## TASK INSTRUCTIONS
From the data below, repeat exactly the lines from the line with "nand2 | 720 | 2710" to the line with "worst min-delay path: ciphertext[43]$_SDFFE_PP0P_", both included.
--- TASK INPUTS Enclosed Below ---
--- flow/config.mk ---
export PLATFORM = sky130hd
export DESIGN_NAME = simon_96_96
export DESIGN_NICKNAME = simon_96_96
export VERILOG_FILES = /design/flow/design.v
export SDC_FILE = /design/flow/constraint.sdc
export NUM_CORES = 4
export LEC_CHECK = 1
export CORE_UTILIZATION = 40
--- flow/constraint.sdc ---
current_design simon_96_96

set clk_period 76.3
set clk_io_pct 0.2

create_clock -name clk0 -period $clk_period [get_ports {clk}]

set non_clock_inputs [all_inputs -no_clocks]
set_input_delay [expr $clk_period * $clk_io_pct] -clock clk0 $non_clock_inputs
set_output_delay [expr $clk_period * $clk_io_pct] -clock clk0 [all_outputs]
--- flow/design.v ---
`timescale 1ns/1ps
module keyscheduling #(parameter N=48, M=2)
(
    input  [(N*M-1):0] key,
    input  [6:0]       i,
    output reg [(N-1):0] key_i
);
    reg [N-1:0] temp, rot1, rot3;
    reg [7:0] index;
    localparam [0:61] z_2 = 62'b10101111011100000011010010011000101000010001111110010110110011;
    always @(*) begin
        if (i < M)
            key_i = key[(N*(i+1)-1) -: N];   
        else begin
            temp  = {key[2:0], key[N-1:3]}; 
            rot3  = temp;
            rot1  = {rot3[0], rot3[N-1:1]};  
            index = (i-M) < 62 ? (i-M) : (i-M)-62;
            key_i = ~key[N-1:0] ^ temp ^ z_2[index] ^ 2'b11;
        end
    end
endmodule
`timescale 1ns/1ps
module roundfunction #(parameter N=48,M=2)  
(input [(2*N-1):0] x,
 input [(N-1):0] k,
 output [(2*N-1):0] y );
 wire [N-1:0] x0,x1,lr1,lr2,lr8;
 assign x0 = x[N-1:0];
 assign x1 = x[2*N-1:N];
 assign y[N-1:0] = x1;
 assign lr1 = {x1[N-2:0],x1[N-1]};
 assign lr2 = {x1[N-3:0],x1[N-1:N-2]};
 assign lr8 = {x1[N-9:0],x1[N-1:N-8]};
 assign y[2*N-1:N] = x0^(((lr1 & lr8)^lr2)^k);
endmodule
`timescale 1ns/1ps
module simon_96_96 (
    input               clk,
    input               rst,
    input               en,
    input  [95:0]       plaintext,      
    input  [95:0]       key,            
    output reg [95:0]   ciphertext,
    output              done
);
    localparam N = 48;           
    localparam M = 2;            
    localparam ROUNDS = 52;      
    localparam S_IDLE   = 2'b00;
    localparam S_ENABLE = 2'b01;
    localparam S_BUSY   = 2'b10;
    localparam S_DONE   = 2'b11;
    reg [1:0]  state, next_state;
    reg [7:0]  round_cnt, next_round_cnt;
    reg  [95:0] x;           
    wire [95:0] y;           
    wire [47:0] key_i;       
    reg [47:0] key_schedule [0:ROUNDS-1];
    roundfunction #(N, M) RF (
        .x(x),
        .k(key_i),
        .y(y)
    );
    wire [95:0] key_feed = (round_cnt < M) ?
                            key :
                            { key_schedule[round_cnt],
                              key_schedule[round_cnt-1] };
    keyscheduling #(N, M) KS (
        .key(key_feed),
        .i(round_cnt),
        .key_i(key_i)
    );
    wire [47:0] k_selected =
        (round_cnt < M) ?
        key[(round_cnt+1)*N-1 -: N] :      
        key_schedule[round_cnt];           
    assign next_round_cnt =
        (state == S_ENABLE) ? 0 :
        (state == S_BUSY)   ? round_cnt + 1 :
                              round_cnt;
    assign next_state =
        rst               ? S_IDLE :
        en                ? S_ENABLE :
        (state == S_ENABLE) ? S_BUSY :
        (state == S_BUSY && round_cnt < (ROUNDS-1)) ? S_BUSY :
        (state == S_BUSY && round_cnt == (ROUNDS-1)) ? S_DONE :
        (state == S_DONE) ? S_DONE :
                            S_IDLE;
    assign done = (state == S_DONE);
    wire [95:0] next_x =
        (state == S_ENABLE) ? plaintext :
        y;
    wire [95:0] next_ciphertext =
        (en == 1) ? 0 :
        (state == S_BUSY && next_state == S_DONE) ? y :
        ciphertext;
    always @(posedge clk) begin
        if (rst) begin
            state        <= S_IDLE;
            round_cnt    <= 0;
            x            <= 0;
            ciphertext   <= 0;
        end
        else begin
            state        <= next_state;
            round_cnt    <= next_round_cnt;
            x            <= next_x;
            ciphertext   <= next_ciphertext;
            if (state == S_ENABLE)
                key_schedule[0] <= key[47:0];
            else if (state == S_BUSY)
                key_schedule[next_round_cnt] <= key_i;
        end
    end
endmodule
--- flow/run.sh ---
#!/bin/bash
# OpenROAD 26Q1-2900-gdf79404cd8, Yosys 0.63+post, stock flow scripts
make -C /OpenROAD-flow-scripts/flow DESIGN_CONFIG=/design/flow/config.mk WORK_HOME=/design/flow/orfs finish
==> node_exporter_impl.prom <==
# HELP chip_impl_metric Physical implementation figures
# TYPE chip_impl_metric gauge
chip_impl_metric{name="worstSkewPairLatency",unit="ns"} 0.90
chip_impl_metric{name="worstPathMaxFanout",unit=""} 39
chip_impl_metric{name="grt_remaining_overflow",unit=""} 0
chip_impl_metric{name="finalWorstPathRequiredPeriod",unit="ns"} 18.98
chip_impl_info{name="hold_path_class",value="reg -> reg"} 1
chip_impl_metric{name="max-slew-margin-rel",unit=""} 0.141
chip_impl_metric{name="min_period_over_period",unit=""} 0.249
chip_impl_metric{name="cts_max_level",unit=""} 5
chip_impl_metric{name="coreArea",unit="mm2"} 0.328
chip_impl_metric{name="final-hold-violation-count",unit=""} 0
chip_impl_metric{name="num_io_pins",unit=""} 292
chip_impl_metric{name="clk_pin_slew_worst_paths",unit="ns"} 0.06
chip_impl_metric{name="dieArea",unit="mm2"} 0.332
chip_impl_metric{name="report.final.setup_viol",unit=""} 0
chip_impl_metric{name="drive_above_1_share",unit=""} 0.282
chip_impl_metric{name="cts_sinks",unit=""} 2699
chip_impl_metric{name="floorplan.initialDensity",unit=""} 0.403
chip_impl_metric{name="via_count_of_the_first_global_routing_pass",unit=""} 88364
chip_impl_metric{name="die_height",unit="um"} 577
chip_impl_info{name="critPathCaptureType",value="flip-flop"} 1
chip_impl_metric{name="cts.hold.buffers_added",unit=""} 0
chip_impl_metric{name="leakagePower",unit="nW"} 46.3
chip_impl_metric{name="synthesis.area",unit="mm2"} 0.132
chip_impl_metric{name="maxClockFrequency",unit="GHz"} 0.0527
chip_impl_info{name="startpoint_type",value="input pin"} 1
chip_impl_metric{name="arrival_time_at_the_worst_endpoint",unit="ns"} 19.45
chip_impl_metric{name="total_power",unit="mW"} 3.34
chip_impl_metric{name="number_of_antenna_violations_at_the_first_check_in_global_routing",unit=""} 35
chip_impl_metric{name="synth_seq_share",unit=""} 0.598
chip_impl_metric{name="buffers_added_on_ports",unit=""} 291
chip_impl_metric{name="antenna_left",unit=""} 0
chip_impl_info{name="outcome",value="complete, no violations"} 1
chip_impl_metric{name="drt_iter0_drc",unit=""} 6361
chip_impl_metric{name="num-fill-cells",unit=""} 27382
chip_impl_info{name="rsz0062_at_grt",value="false"} 1
chip_impl_metric{name="synthesis.area_per_instance",unit="um2"} 17.2
chip_impl_metric{name="postRouteWirelength",unit="um"} 488000
chip_impl_info{name="critical_path_cell_by_cell",value="buf_4 -> nor2_1 -> buf_4 -> and2_1 -> buf_4 -> nand3_1 -> nor2_4 -> buf_4 -> buf_4"} 1
chip_impl_metric{name="synth-edff-count",unit=""} 2496
chip_impl_metric{name="vdd_ir_drop_max",unit="mV"} 0.0164
chip_impl_metric{name="required",unit="ns"} 76.77
chip_impl_metric{name="finalClockSkew",unit="ns"} 0.0731
chip_impl_metric{name="cp_slowest_stage_delay",unit="ns"} 0.92
chip_impl_info{name="path_class",value="in -> reg"} 1
chip_impl_metric{name="synth.lib_cells_used.distinct",unit=""} 108
chip_impl_info{name="cts_tree",value="done"} 1
chip_impl_metric{name="area_of_the_synthesized_netlist_per_yosys_stat",unit="mm2"} 0.132
chip_impl_metric{name="dr.pass1.iters",unit=""} 9
chip_impl_metric{name="grt_usage",unit=""} 0.322
chip_impl_metric{name="synthArstFlopShare",unit=""} 0
chip_impl_info{name="root_buffer",value="clkbuf_16"} 1
chip_impl_metric{name="drc",unit=""} 0
chip_impl_metric{name="fp.dieW",unit="um"} 577
chip_impl_metric{name="cts_resized",unit=""} 0
chip_impl_metric{name="slew_violations",unit=""} 0
chip_impl_metric{name="rows",unit=""} 210
chip_impl_metric{name="setup_total_negative_slack",unit="ns"} 0
chip_impl_metric{name="detail_route.wl_per_cell",unit="um"} 38.4
chip_impl_metric{name="power.density_cell_area",unit="mW/mm2"} 22.3
chip_impl_metric{name="total_number_of_warnings_across_the_stage_logs",unit=""} 30
chip_impl_metric{name="vias_per_cell",unit=""} 6.43
chip_impl_metric{name="syn-instance-count",unit=""} 7674
chip_impl_metric{name="clock_tree.buffer_depth",unit=""} 4
chip_impl_metric{name="grt_max_degree",unit=""} 86
chip_impl_metric{name="cts-buffers-inserted",unit=""} 294
chip_impl_info{name="crit_slowest_cell",value="nor2_4"} 1
chip_impl_info{name="flop_cell",value="edfxtp_1"} 1
chip_impl_metric{name="yosys_warnings",unit=""} 5
chip_impl_metric{name="postCtsSetupRepairBufs",unit=""} 0
chip_impl_metric{name="max_cap_violations",unit=""} 0
chip_impl_metric{name="dp.final_hpwl",unit="um"} 314000
chip_impl_metric{name="numSynthFlops",unit=""} 2699
chip_impl_metric{name="grt_pass1_wl",unit="um"} 677000
chip_impl_metric{name="routabilityCongestion",unit=""} 0.998
chip_impl_metric{name="tightestPinTransition",unit="ns"} 1.28
chip_impl_metric{name="syn2layout_area_growth",unit="%"} 13.3
chip_impl_metric{name="yosys-stat-cells",unit=""} 7674
chip_impl_info{name="path_common_cell",value="buf_4"} 1
chip_impl_metric{name="vias",unit=""} 81749
==> state kept, by name (all words and copies together) (netlist names) <==
name          cells
round_cnt         8
x                96
state             3
ciphertext       96
key_schedule   2496
==> area by class of cell <==
class,instances,area (um2),share of cell area
well taps,4346,5440,0.0363
repair buffers,732,6450,0.0431
diodes,31,77.6,0.000519
multi-input cells,4351,49200,0.329
clock buffers,383,8150,0.0545
clock inverters,137,1130,0.00755
flip-flops and latches,2699,79000,0.528
inverters,25,123,0.000820
==> kinds of logic after synthesis <==
group / count (synthesis) / synth area share
flops: 2699 / 0.598
mux: 1699 / 0.253
simple gates: 1374 / 0.0443
compound gates: 1045 / 0.0536
buf+inv: 624 / 0.0349
xor+xnor: 224 / 0.0151
fa+ha+maj: 9 / 0.000853
==> layout by cell type (no fill, tap or decap), types with 167 or more instances in the layout <==
cell type / synthesis / layout
a21oi_1: 240 / 240
nand2_1: 718 / 716
xnor2_1: 174 / 167
dfxtp_1: 203 / 196
mux2i_1: 329 / 329
buf_4: 75 / 424
mux4_2: 1199 / 1199
clkbuf_16: 0 / 312
nor2_1: 326 / 267
edfxtp_1: 2496 / 2496
o21ai_0: 213 / 181
clkdlybuf4s50_1: 0 / 290
==> cell usage after synthesis, drive strengths merged, types with 8 or more instances <==
master | instances | area [um2]
nor2b | 32 | 200
nand3 | 119 | 601
a31oi | 59 | 382
edfxtp | 2496 | 75000
a211oi | 117 | 918
a32oi | 10 | 87.6
ha | 9 | 113
o21a | 20 | 150
nand2 | 720 | 2710
xor2 | 49 | 448
and2 | 27 | 170
nor3 | 39 | 215
nand4 | 9 | 56.3
xnor2 | 175 | 1540
o22ai | 52 | 325
a311oi | 35 | 313
a2111oi | 29 | 258
a21oi | 245 | 1240
clkbuf | 208 | 1150
a221oi | 46 | 469
o221ai | 38 | 333
o21ai | 235 | 1180
a221o | 19 | 190
o31ai | 9 | 77.6
mux2 | 92 | 1040
or3 | 14 | 87.6
dfxtp | 203 | 4060
mux4 | 1276 | 29000
a22oi | 21 | 163
and3 | 51 | 319
buf | 385 | 3300
or2 | 8 | 50.1
mux2i | 331 | 3330
o211ai | 34 | 265
inv | 24 | 90.1
nor2 | 329 | 1240
==> final timing paths <==
kind / startpoint / end / slack, ns / depth (start not counted)
worst min-delay path: ciphertext[43]$_SDFFE_PP0P_ / ciphertext[43]$_SDFFE_PP0P_ / 0.46 / 2
worst min register to register: ciphertext[43]$_SDFFE_PP0P_ / ciphertext[43]$_SDFFE_PP0P_ / 0.46 / 2
worst max-delay path: rst / key_schedule[35][19]$_DFFE_PP_ / 57.32 / 9
worst max register to register: round_cnt[0]$_SDFF_PP0_ / key_schedule[29][13]$_DFFE_PP_ / 67.91 / 18
==> per-stage QoR <==
stage	worst slack [ns]	util	cell area (um2)	hold slack, ns	std cells
2_1_floorplan	57.14	-	132000	0.420	7674
3_3_place_gp	56.60	0.428	140000	0.445	12153
3_5_place_dp	56.61	0.428	140000	0.448	12153
4_1_cts	57.51	0.456	150000	0.456	12673
5_1_grt	57.37	0.456	150000	0.473	12689
6_report	57.32	0.456	150000	0.455	12704
==> worst max-delay path: cells and delay by family <==
kind	cells	cell delay, ns
and+or+nand+nor	4	2.14
buffers and inverters	5	1.93
==> per-layer routing <==
layer  global-route usage  vias up  wire length, um
met5               0.0557        -             2000
met4                0.159       61            31900
met3                0.278     1237            99000
met2                0.444     6804           215000
met1                0.337    40969           140000
li1                     -    32678                -
==> power by group <==
group | internal (mW) | switching [mW] | total [mW]
sequential | 1.63 | 0.0247 | 1.66
clock | 0.807 | 0.585 | 1.39
combinational | 0.108 | 0.177 | 0.285
Power is estimated from default activity; no workload was simulated.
--- End of Enclosed TASK INPUTS ---
## EXERCISE OUTPUT
nand2 | 720 | 2710
xor2 | 49 | 448
and2 | 27 | 170
nor3 | 39 | 215
nand4 | 9 | 56.3
xnor2 | 175 | 1540
o22ai | 52 | 325
a311oi | 35 | 313
a2111oi | 29 | 258
a21oi | 245 | 1240
clkbuf | 208 | 1150
a221oi | 46 | 469
o221ai | 38 | 333
o21ai | 235 | 1180
a221o | 19 | 190
o31ai | 9 | 77.6
mux2 | 92 | 1040
or3 | 14 | 87.6
dfxtp | 203 | 4060
mux4 | 1276 | 29000
a22oi | 21 | 163
and3 | 51 | 319
buf | 385 | 3300
or2 | 8 | 50.1
mux2i | 331 | 3330
o211ai | 34 | 265
inv | 24 | 90.1
nor2 | 329 | 1240
==> final timing paths <==
kind / startpoint / end / slack, ns / depth (start not counted)
worst min-delay path: ciphertext[43]$_SDFFE_PP0P_ / ciphertext[43]$_SDFFE_PP0P_ / 0.46 / 2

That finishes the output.